University of California, Santa Cruz SCIPP Santa Cruz Institute for Particle Physics

Personal Statement

Banks works on theoretical elementary particle physics, cosmology and superstring/M Theory. He pioneered the use of instanton methods in quantum mechanics (long before the name instanton was invented). He made important contributions to lattice gauge theory and to the understanding of spontaneous chiral symmetry breaking in gauge theories. He made a key observation showing that Hawking's proposal that blackhole evaporation violates unitarity in quantum mechanics was untenable. Since 1984, Banks has concentrated most of his effort on theoretical and phenomenological aspects of string theory. He proved theorems about the necessary conditions for supersymmetric string vacuum states, and invented a gauge invariant form of string field theory. Banks demonstrated that only local symmetries are possible in string theory. He is one of the leaders in the field of string cosmology. One important contribution is the construction of a nonperturbative Lagrangian formalism for M theory in a variety of asymptotically flat backgrounds known as Matrix Theory. Matrix theory has been used to prove (as opposed to conjecture) a variety of string duality results including the duality between IIA and IIB string theories and eleven dimensional supergravity, and the duality between heterotic strings on tori and supergravity on K3 manifolds. It also provides an explicit quantum mechanical framework for describing the properties of nonsupersymmetric black holes.

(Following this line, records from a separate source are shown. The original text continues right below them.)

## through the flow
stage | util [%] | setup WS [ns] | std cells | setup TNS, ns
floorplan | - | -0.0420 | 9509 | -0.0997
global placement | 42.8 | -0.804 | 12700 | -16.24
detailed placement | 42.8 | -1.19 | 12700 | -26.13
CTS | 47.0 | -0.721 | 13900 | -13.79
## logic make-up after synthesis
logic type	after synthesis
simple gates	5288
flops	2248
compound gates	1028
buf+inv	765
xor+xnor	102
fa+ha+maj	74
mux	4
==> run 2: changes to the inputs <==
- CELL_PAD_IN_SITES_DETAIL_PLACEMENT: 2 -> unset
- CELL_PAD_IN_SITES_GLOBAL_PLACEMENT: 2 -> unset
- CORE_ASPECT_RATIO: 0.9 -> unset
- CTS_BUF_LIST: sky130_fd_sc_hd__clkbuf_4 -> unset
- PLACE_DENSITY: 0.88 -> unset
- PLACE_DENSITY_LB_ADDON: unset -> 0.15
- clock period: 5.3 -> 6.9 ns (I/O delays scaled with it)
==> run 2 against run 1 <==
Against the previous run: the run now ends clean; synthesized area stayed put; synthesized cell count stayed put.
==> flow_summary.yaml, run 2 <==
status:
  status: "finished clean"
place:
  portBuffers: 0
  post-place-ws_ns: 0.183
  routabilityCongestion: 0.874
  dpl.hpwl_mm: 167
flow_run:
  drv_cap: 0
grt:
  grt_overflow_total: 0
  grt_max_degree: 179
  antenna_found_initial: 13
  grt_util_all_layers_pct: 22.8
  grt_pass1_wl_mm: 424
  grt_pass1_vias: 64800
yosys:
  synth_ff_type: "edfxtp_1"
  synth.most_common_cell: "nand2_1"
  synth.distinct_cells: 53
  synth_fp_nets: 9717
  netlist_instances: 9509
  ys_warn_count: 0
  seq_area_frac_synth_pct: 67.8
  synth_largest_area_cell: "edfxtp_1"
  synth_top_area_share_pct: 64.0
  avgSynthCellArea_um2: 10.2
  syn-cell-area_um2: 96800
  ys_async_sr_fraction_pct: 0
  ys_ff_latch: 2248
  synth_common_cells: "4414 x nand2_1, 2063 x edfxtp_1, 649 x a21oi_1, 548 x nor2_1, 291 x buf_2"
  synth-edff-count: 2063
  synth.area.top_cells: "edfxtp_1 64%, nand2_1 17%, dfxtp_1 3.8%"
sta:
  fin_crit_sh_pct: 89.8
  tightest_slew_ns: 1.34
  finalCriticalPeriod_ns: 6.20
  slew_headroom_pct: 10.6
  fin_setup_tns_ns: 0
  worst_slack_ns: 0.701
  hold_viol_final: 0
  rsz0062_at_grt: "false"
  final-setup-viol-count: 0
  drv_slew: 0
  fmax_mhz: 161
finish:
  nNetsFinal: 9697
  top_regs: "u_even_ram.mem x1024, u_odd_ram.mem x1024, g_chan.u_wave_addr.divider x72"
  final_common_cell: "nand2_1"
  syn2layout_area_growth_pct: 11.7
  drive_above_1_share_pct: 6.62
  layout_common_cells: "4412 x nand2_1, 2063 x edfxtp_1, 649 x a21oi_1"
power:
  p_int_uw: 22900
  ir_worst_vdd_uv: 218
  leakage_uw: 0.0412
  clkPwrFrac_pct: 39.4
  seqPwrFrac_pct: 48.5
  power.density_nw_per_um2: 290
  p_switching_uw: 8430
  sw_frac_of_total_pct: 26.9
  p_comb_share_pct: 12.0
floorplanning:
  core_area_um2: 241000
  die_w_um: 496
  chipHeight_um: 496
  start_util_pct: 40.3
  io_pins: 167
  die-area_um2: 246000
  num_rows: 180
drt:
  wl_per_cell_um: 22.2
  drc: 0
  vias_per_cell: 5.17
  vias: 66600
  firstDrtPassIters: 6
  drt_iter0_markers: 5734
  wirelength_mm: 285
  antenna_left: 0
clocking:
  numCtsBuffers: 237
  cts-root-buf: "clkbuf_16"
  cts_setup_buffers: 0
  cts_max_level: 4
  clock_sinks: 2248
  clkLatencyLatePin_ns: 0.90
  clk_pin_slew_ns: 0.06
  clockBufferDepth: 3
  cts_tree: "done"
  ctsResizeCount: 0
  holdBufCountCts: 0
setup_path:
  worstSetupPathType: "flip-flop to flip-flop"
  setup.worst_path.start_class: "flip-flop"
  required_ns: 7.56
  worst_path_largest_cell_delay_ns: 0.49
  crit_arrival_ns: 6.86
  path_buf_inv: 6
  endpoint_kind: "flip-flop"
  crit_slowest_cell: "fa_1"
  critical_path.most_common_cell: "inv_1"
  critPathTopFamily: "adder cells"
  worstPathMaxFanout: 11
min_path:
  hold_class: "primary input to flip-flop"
[config.mk]
export PLATFORM = sky130hd
export DESIGN_NAME = br_unit_top
export DESIGN_NICKNAME = d
export VERILOG_FILES = /design/src/br_pkg.sv /design/src/br_lane_if.sv /design/src/branch_eval.sv /design/src/branch_resolve.sv /design/src/ex_issue_reg.sv /design/src/redirect_reg.sv /design/src/br_unit_top.sv
export VERILOG_INCLUDE_DIRS = /design/src /design/src/src
export SDC_FILE = /design/constraint.sdc
export NUM_CORES = 1
export LEC_CHECK = 0
export BUFFER_PORTS_ARGS = -buffer_cell sky130_fd_sc_hd__buf_4
export CAP_MARGIN = 20
export CORE_ASPECT_RATIO = 0.75
export CORE_UTILIZATION = 29
export DETAILED_ROUTE_END_ITERATION = 8
export PLACE_DENSITY = 0.45
export SLEW_MARGIN = 20
export SYNTH_ARGS = -nofsm -noshare
export SYNTH_HDL_FRONTEND = slang
export SYNTH_SLANG_ARGS = --single-unit
[constraint.sdc]
create_clock -name clk -period 11.4 [get_ports clk]
set_input_delay 2.28 -clock clk [delete_from_list [all_inputs] [get_ports clk]]
set_output_delay 2.28 -clock clk [all_outputs]
set_load 0.1 [all_outputs]
$ cat src/rtl/decode_consts.svh
`ifndef DECODE_CONSTS_SVH
`define DECODE_CONSTS_SVH

// Base ISA width, 32 selects RV32I
`define RV_XLEN 64

// Decoded immediates are always this wide, whatever XLEN is
`define RV_IMM_W 32

// Architectural register index
`define RV_REG_W 5

// Program counter carried along with each instruction
`define RV_PC_W 64

`endif
$ cat src/rtl/rv_isa_pkg.sv
`include "decode_consts.svh"

package rv_isa_pkg;

    // Major opcodes in bits [6:0], base integer set plus the ones rejected by decode
    typedef enum logic [6:0] {
        OPCODE_LOAD      = 7'b0000011,
        OPCODE_MISC_MEM  = 7'b0001111,
        OPCODE_OP_IMM    = 7'b0010011,
        OPCODE_AUIPC     = 7'b0010111,
        OPCODE_OP_IMM_32 = 7'b0011011,
        OPCODE_STORE     = 7'b0100011,
        OPCODE_AMO       = 7'b0101111,
        OPCODE_OP        = 7'b0110011,
        OPCODE_LUI       = 7'b0110111,
        OPCODE_OP_32     = 7'b0111011,
        OPCODE_BRANCH    = 7'b1100011,
        OPCODE_JALR      = 7'b1100111,
        OPCODE_JAL       = 7'b1101111,
        OPCODE_SYSTEM    = 7'b1110011
    } opcode_e;

    // funct7 patterns of register-register ops
    typedef enum logic [6:0] {
        F7_BASE   = 7'b0000000,
        F7_MULDIV = 7'b0000001,
        F7_ALT    = 7'b0100000
    } funct7_e;

    // Immediate layouts of the base formats
    typedef enum logic [2:0] {
        IMM_NONE,
        IMM_I,
        IMM_U,
        IMM_S,
        IMM_B,
        IMM_J
    } imm_fmt_e;

    // Raw R-type field split of a 32-bit instruction word
    typedef struct packed {
        logic [6:0]           funct7;
        logic [`RV_REG_W-1:0] rs2;
        logic [`RV_REG_W-1:0] rs1;
        logic [2:0]           funct3;
        logic [`RV_REG_W-1:0] rd;
        opcode_e              opcode;
    } instr_word_t;

endpackage
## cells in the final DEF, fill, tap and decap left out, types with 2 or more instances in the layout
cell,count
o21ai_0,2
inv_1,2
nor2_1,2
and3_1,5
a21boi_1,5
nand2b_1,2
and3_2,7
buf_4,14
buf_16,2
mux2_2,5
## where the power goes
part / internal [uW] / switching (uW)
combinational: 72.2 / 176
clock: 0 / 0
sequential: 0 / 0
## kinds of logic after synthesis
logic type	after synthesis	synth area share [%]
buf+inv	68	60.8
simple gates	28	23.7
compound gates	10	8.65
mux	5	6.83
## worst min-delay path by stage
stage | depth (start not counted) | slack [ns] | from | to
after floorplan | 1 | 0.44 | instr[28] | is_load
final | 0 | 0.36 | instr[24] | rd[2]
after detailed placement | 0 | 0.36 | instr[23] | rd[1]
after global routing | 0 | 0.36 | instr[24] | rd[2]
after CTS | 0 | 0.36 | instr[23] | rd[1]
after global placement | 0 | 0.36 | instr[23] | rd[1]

More recently, Banks has been involved in a number of projects related to the foundations of string/M theory. He emphasized the importance of the high energy density of states as the key feature which distinguishes M theory from Lorentz covariant quantum field theories. This density of states is dominated by metastable black holes. Remarkably this means that many gross aspects of scattering amplitudes above the Planck scale can be understood in terms of semiclassical gravitational physics. Typical scattering processes at super-Planckian energies are dominated by black hole production and subsequent decay via Hawking radiation. This provides the ultimate short distance cutoff in quantum gravity. The fact that gross aspects of the physics can be understood semiclassically is an example of the UV/IR correspondence-superPlanckian states are large mass low curvature black holes. These ideas have led Banks to a general formulation of holographic space-time, which he believes is the proper generalization of string theory to generic space-time asymptotics. The theory is formulated in terms of a finite number of variables for each causal diamond in space-time, whose null boundary has finite maximal area. The degrees of freedom represent the orientations of pixels on a ``holographic screen" on the null boundary. Remarkably, when quantized, these can be viewed as the degrees of freedom of supersymmetric particles penetrating the screen. The causal structure and topology of space-time is completely fixed in terms of the relations between the variables assigned to overlapping causal diamonds. Only the pixel orients fluctuate in the quantum theory. This leads to complicated constraints on the time evolution operators, which have only been solved in a particular case corresponding to a cosmology called the Dense Black Hole Fluid. In this case an emergent space-time geometry is defined from the quantum theory. Banks has applied these ideas to 11 dimensional M-theory, and to the theory of a stable eternal de Sitter space.

Banks also investigated supersymmetry breaking in M theory and came to the conclusion that there are no asymptotically flat nonsupersymmetric states of the theory. SUSY breaking either leads to a complete collapse of spacetime, or to a cosmological vacuum in which Newton's constant asymptotes to zero. This suggests that SUSY breaking in the world we observe is caused by the fact that it has a nonzero cosmological constant. For this to be consistent with observations, the relation between the mass splitting in supermultiplets and the cosmological constant must differ from that obtained in the classical gravitational limit. Banks showed that a phenomenologically viable scaling law for the relation between the cosmological constant and SUSY breaking, follows from his holographic theory of stable de Sitter space. He has also pursued low energy field theories which implement these ideas. In particular the Pentagon model of TeV scale physics is an attractive model of SUSY breaking, which will be tested at the Large Hadron Collider. Banks is also exploring other, low energy tests of the model, involving a very light scalar particle, which can be produced in ordinary weak interactions.